Hey Professor, I'm in one of your classes and i thought i would checkout your blog... My parents share many of your traits demographically regarding being the children of folks who escaped euro extremism. It was helpful for me to read through your thoughts on this because it really is an under served theme in American discourse! I couldn't stop nodding my head when you mentioned your general skepticism of nation states. Like you, I try to take the long view. I'm learning that this is how the wise do it. I hope you don't mind, but i wanted to share my favorite poem with you!

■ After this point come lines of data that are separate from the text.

## config.mk

```make
export PLATFORM = sky130hd
export DESIGN_NAME = psum_buffer_ctrl
export DESIGN_NICKNAME = d
export VERILOG_FILES = /design/src/rtl/psum_buffer_ctrl.sv
export SDC_FILE = /design/constraint.sdc
export NUM_CORES = 1
export LEC_CHECK = 0
export BUFFER_PORTS_ARGS = -buffer_cell sky130_fd_sc_hd__buf_2
export CELL_PAD_IN_SITES_DETAIL_PLACEMENT = 1
export CELL_PAD_IN_SITES_GLOBAL_PLACEMENT = 2
export CORE_UTILIZATION = 44
export DETAILED_ROUTE_END_ITERATION = 7
export PLACE_DENSITY = 0.91
export SYNTH_ARGS = -nofsm -noshare
export SYNTH_HDL_FRONTEND = slang
export SYNTH_SLANG_ARGS = --single-unit
export TNS_END_PERCENT = 1
```

## constraint.sdc

```tcl
create_clock -name clk -period 4.5 [get_ports clk]
set_input_delay 0.9 -clock clk [delete_from_list [all_inputs] [get_ports clk]]
set_output_delay 0.9 -clock clk [all_outputs]
set_load 0.1 [all_outputs]
```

It's a little long... Cheers!


The wind-struck music, 1938 by Robinson Jeffers

"Ed Stiles and old Tom Birnam went up to their cattle on the bare hills
above Mai Paso;
They'd ridden under the stars' white death, When they reached the ridge
The huge tiger-lily of a certain cloud-lapped astonishing autumn sunrise opened all its petals.
Ed Stiles pulled in his horse,that flashy palamino he rode cream-color, heavy white mane, white tail, his pride and said
'Look, Tom. My God. Ain't that a beautiful sunrise?'
Birnam drew down his mouth, set the hard old chin, and whined:
'Now, Ed: listen here: I haven't an ounce of poetry in all my body.
It's cows we're after.'
Ed laughed and followed; they began to sort the heifers out of the herd.
One red little deer-legged creature rolled her wild eyes and ran away down the hill,
The old man hard after her. She ran through a deep-cut gully,
And Birnam's piebald would have made a clean jump but the clay lip crumbled under his take-off,
He slipped and spilled in the pit,Flailed with four hooves and came out scrambling.

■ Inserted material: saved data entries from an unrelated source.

$ cat config.mk
export PLATFORM = sky130hd
export DESIGN_NAME = rob_flush_ctrl_flat
export DESIGN_NICKNAME = d
export VERILOG_FILES = /design/src/rtl/rob_flush_ctrl_pkg.sv /design/src/rtl/rob_flush_ctrl_if.sv /design/src/rtl/rob_flush_ctrl_flush_front_search.sv /design/src/rtl/rob_flush_ctrl.sv /design/src/flat_wrapper.sv
export SDC_FILE = /design/constraint.sdc
export NUM_CORES = 1
export LEC_CHECK = 0
export ABC_AREA = 1
export BUFFER_PORTS_ARGS = -buffer_cell sky130_fd_sc_hd__buf_4
export CAP_MARGIN = 40
export CORE_ASPECT_RATIO = 0.6
export CORE_UTILIZATION = 59
export CTS_CLUSTER_DIAMETER = 60
export CTS_CLUSTER_SIZE = 10
export DETAILED_ROUTE_END_ITERATION = 8
export GPL_TIMING_DRIVEN = 1
export HOLD_SLACK_MARGIN = 0.02
export PLACE_DENSITY = 0.83
export SETUP_SLACK_MARGIN = 0.2
export SLEW_MARGIN = 20
export SYNTH_ARGS = -nofsm -noshare
export SYNTH_HDL_FRONTEND = slang
export SYNTH_SLANG_ARGS = --single-unit
$ cat constraint.sdc
create_clock -name clk -period 4.9 [get_ports clk]
set_input_delay 0.735 -clock clk [delete_from_list [all_inputs] [get_ports clk]]
set_output_delay 0.735 -clock clk [all_outputs]
set_load 0.01 [all_outputs]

Stiles saw them vanish, Then the pawing horse and the flapping stirrups.
He rode and looked down and saw the old man in the gulley-bottom flat on his back,
most grimly gazing up at the sky.
He saw the earth banks, the sparse white grass,
The strong dark sea a thousand feet down below, red with reflections of clouds.
He said 'My God, Tom, are you hurt?'
Who answered slowly, 'No, Ed. I'm only lying here thinking o' my four sons'
Biting the words carefully between his lips
'big handsome men, at present lolling in bed in their . . . silk . . . pyjamas . . .
And why the devil I keep on working?'
He stood up slowly and wiped the dirt from his cheek, groaned, spat, and climbed up the clay bank.
Stiles laughed: 'Tom, I can't tell you: I guess you like to.
By God I guess you like the sunrises.'
The old man growled in his throat and said
'Catch me my horse.'
This old man died last winter, having lived eighty-one years under open sky,
concerned with cattle, horses and hunting,
No thought nor emotion that all his ancestors since the ice-age could not have comprehended.
I call that a good life; narrow, but vastly better than most men's lives,
And beyond comparison more beautiful;
The wind-struck music man's bones were moulded to be the harp for. "

Duncan said...

Sadly the formatting of that poem is little chopped up thanks to my copypasta...

© Peter Bolland said...

Duncan, wow! I just found your wonderful comments on this blog post. Thanks so much for reading my stuff and for engaging with it. That means everything to me! I appreciate you. And this poem by Jeffers -- I will savor it.